The United States Supreme Court has already signaled that it will allow testimony given at a suppression hearing to be used for impeachment purposes where the ends of the exclusionary rules are adequately implemented by denying the prosecution the use of the challenged evidence to make out its case-in-chief. Thus, testimony at a pretrial suppression hearing based on a violation of the defendant’s Miranda warning rights or in violation of his fourth amendment rights, and perhaps his sixth amendment right to counsel, may be used to impeach the defendant if he testifies. I see no similar signal where the defendant seeks to suppress evidence obtained in violation of his or her fifth amendment right.
In this case, Schultz attempted to suppress, as involuntary, his statements at the hospital after his arrest. He seeks the protection of the fifth amendment, not an exclusionary rule.
*390The Wisconsin Supreme Court in adopting the rule for determining the voluntariness of confessions, prescribed the “orthodox” procedure described in Jackson v. Denno, 378 U.S. 368 (1964), State ex rel. Goodchild v. Burke, 27 Wis. 2d 244, 264, 133 N.W.2d 753, 763 (1965), cert. denied, 384 U.S. 1017 (1966). Under this procedure, known as a Goodchild hearing, the trial judge makes a determination of voluntariness. As to this procedure the court said:
At this hearing the defendant may take the stand and testify for the limited purpose of making a record of his version of the facts and circumstances under which the confession was obtained. By so doing, the defendant does not waive his right to decline to take the stand in his own defense on the trial in chief. Neither does he waive any of the other rights stemming from his choice not to testify.
Id. at 265, 133 N.W.2d at 764 (footnote omitted).
The purpose of a Goodchild hearing is indeed “limited.” The defendant is not expected to defend himself or herself on the merits. The sole purpose of a Goodchild hearing is to make a record of the volunta-riness of the alleged confession or inculpatory statement. It would be a perversion of the Goodchild procedure to allow the prosecution to use the defendant’s Goodchild testimony for impeachment purposes at trial. More important, such use of the defendant’s Goodchild testimony would violate his or her fifth amendment rights.

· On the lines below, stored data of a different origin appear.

File: src/source/ualink_config.svh
// ##########################################################################
// UALink turbo configuration macros
// widths, FIFO depth, burst length and command opcodes
// ##########################################################################
`ifndef UALINK_CONFIG_SVH
`define UALINK_CONFIG_SVH

`define UALINK_DATA_W          64   // stream and memory word
`define UALINK_ADDR_W          8    // 256-entry data memory
`define UALINK_FIFO_DEPTH_BITS 4    // 16-entry input FIFO
`define UALINK_BURST_WORDS     8    // 64B per write or read

// header opcodes, bits 63:48 of the header word
`define UALINK_OP_WRITE        16'h0245
`define UALINK_OP_READ         16'h0145

`endif

File: src/source/ualink_pkg.sv
// ##########################################################################
// UALink turbo package
// shared word and address types, FSM state encodings
// ##########################################################################
`default_nettype none

`include "ualink_config.svh"

package ualink_pkg;

   typedef logic [`UALINK_DATA_W-1:0] data_t;      // one stream or memory word
   typedef logic [`UALINK_ADDR_W-1:0] mem_addr_t;  // data memory address
   typedef logic [15:0]               opcode_t;    // header opcode field
   typedef logic [3:0]                burst_cnt_t; // word index within a burst

   // command parser FSM
   typedef enum logic [1:0] {PS_IDLE, PS_FWD, PS_WRITE, PS_READ_WAIT} parser_state_t;

   // response generator FSM
   typedef enum logic [1:0] {RS_PASS, RS_FETCH, RS_SEND} rsp_state_t;

endpackage

`default_nettype wire

File: src/source/ualink_stream_if.sv
// ##########################################################################
// UALink internal stream link, AXI4-Stream style valid/ready handshake
// ##########################################################################
`timescale 1ns/1ns
`default_nettype none

interface ualink_stream_if;
   import ualink_pkg::*;

   data_t data;
   logic  last;
   logic  valid;
   logic  ready;

   modport producer (output data, output last, output valid, input ready);
   modport consumer (input data, input last, input valid, output ready);

endinterface

`default_nettype wire

File: src/source/ualink_rx_fifo.sv
// ##########################################################################
// UALink input FIFO, 16 words deep with fall-through head
// stores each word with its last flag
// ##########################################################################
`timescale 1ns/1ns
`default_nettype none

`include "ualink_config.svh"

module ualink_rx_fifo (
   input  logic             axi_aclk,
   input  logic             axi_resetn,
   input  ualink_pkg::data_t s_data,
   input  logic             s_last,
   input  logic             s_valid,
   output logic             s_ready,
   ualink_stream_if.producer q
);
   import ualink_pkg::*;

   localparam logic [`UALINK_FIFO_DEPTH_BITS:0] fifo_depth =
      {1'b1, {`UALINK_FIFO_DEPTH_BITS{1'b0}}};

   data_t buf_data [0:fifo_depth-1];
   logic  buf_last [0:fifo_depth-1];

   logic [`UALINK_FIFO_DEPTH_BITS-1:0] wr_ptr;
   logic [`UALINK_FIFO_DEPTH_BITS-1:0] rd_ptr;
   logic [`UALINK_FIFO_DEPTH_BITS:0]   count;   // occupancy, 0..16
   logic wr_en;
   logic rd_en;

   assign s_ready = (count != fifo_depth);
   assign wr_en   = s_valid & s_ready;
   assign rd_en   = q.valid & q.ready;

   // head of queue is visible without a read cycle
   assign q.data  = buf_data[rd_ptr];
   assign q.last  = buf_last[rd_ptr];
   assign q.valid = (count != '0);

   always_ff @(posedge axi_aclk) begin
      if (wr_en) begin
         buf_data[wr_ptr] <= s_data;
         buf_last[wr_ptr] <= s_last;
      end
   end

   always_ff @(posedge axi_aclk) begin
      if (!axi_resetn) begin
         wr_ptr <= '0;
         rd_ptr <= '0;
         count  <= '0;
      end else begin
         if (wr_en) wr_ptr <= wr_ptr + 1'b1;
         if (rd_en) rd_ptr <= rd_ptr + 1'b1;
         case ({wr_en, rd_en})
            2'b10:   count <= count + 1'b1;
            2'b01:   count <= count - 1'b1;
            default: count <= count;   // both or neither
         endcase
      end
   end

endmodule

`default_nettype wire

File: src/flat_wrapper.sv
// flat-port wrapper written by rule: the top's interface ports become plain ports
module ualink_rx_fifo_flat import ualink_pkg::*;
  (axi_aclk, axi_resetn, s_data, s_last, s_valid, s_ready, q_data, q_last, q_valid, q_ready);
  ualink_stream_if q_i ();
  input  logic axi_aclk;
  input  logic axi_resetn;
  input  ualink_pkg::data_t s_data;
  input  logic s_last;
  input  logic s_valid;
  output logic s_ready;
  output wire logic [$bits(q_i.data)-1:0] q_data;
  output wire logic [$bits(q_i.last)-1:0] q_last;
  output wire logic [$bits(q_i.valid)-1:0] q_valid;
  input wire logic [$bits(q_i.ready)-1:0] q_ready;
  assign q_data = q_i.data;
  assign q_last = q_i.last;
  assign q_valid = q_i.valid;
  assign q_i.ready = q_ready;
  ualink_rx_fifo u_core (.axi_aclk(axi_aclk), .axi_resetn(axi_resetn), .s_data(s_data), .s_last(s_last), .s_valid(s_valid), .s_ready(s_ready), .q(q_i));
endmodule
--- config.mk ---
export PLATFORM = sky130hd
export DESIGN_NAME = ualink_rsp_gen_flat
export DESIGN_NICKNAME = d
export VERILOG_FILES = /design/src/source/ualink_pkg.sv /design/src/source/ualink_stream_if.sv /design/src/source/ualink_rsp_gen.sv /design/src/flat_wrapper.sv
export VERILOG_INCLUDE_DIRS = /design/src /design/src/source
export SDC_FILE = /design/constraint.sdc
export NUM_CORES = 1
export LEC_CHECK = 0
export CORE_AREA = 2 2 84 86
export DETAILED_ROUTE_END_ITERATION = 8
export DIE_AREA = 0 0 86 88
export DONT_BUFFER_PORTS = 1
export GPL_ROUTABILITY_DRIVEN = 0
export PLACE_DENSITY = 0.41
export SLEW_MARGIN = 20
export SYNTH_ARGS = -nofsm -noshare
export SYNTH_HDL_FRONTEND = slang
export SYNTH_SLANG_ARGS = --single-unit
export TNS_END_PERCENT = 100
--- constraint.sdc ---
create_clock -name axi_aclk -period 2.25 [get_ports axi_aclk]
set_clock_uncertainty 0.2 [all_clocks]
set_input_delay 0.45 -clock axi_aclk [delete_from_list [all_inputs] [get_ports axi_aclk]]
set_output_delay 0.45 -clock axi_aclk [all_outputs]
set_load 0.05 [all_outputs]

The state argues that, in any event, if the prosecutor’s use of the defendant’s hearing testimony was error, such error was harmless beyond a reasonable doubt. The states argues that “it is doubtful” that the questions and the defendant’s answers at the Goodchild *391hearing had any impact on the jury. The state argues that Schultz’s Goodchild hearing testimony simply established that there was a period in which he could not remember an account he had given to the police as to the circumstances of his wife’s death. The possible use by the state of the defendant’s hearing testimony for impeachment purposes was anticipated by the defense and extensive briefs were filed by the state and the defendant. The issue of the use of the defendant’s hearing testimony was argued at length to the trial court before the court made its ruling. Neither the prosecutor not defendant’s counsel regarded this evidence, if admitted, as having little potential impact on the jury. Schultz’s credibility was a major issue in the trial. In the circumstances, I conclude that the use of Schultz’s Goodchild hearing testimony was not harmless error. Cf. State v. Childs, 146 Wis. 2d 116, 123-29, 430 N.W.2d 363, 356-58 (Ct. App. 1988) (harmless error doctrine applied to admission of involuntary confessions or inculpatory statements).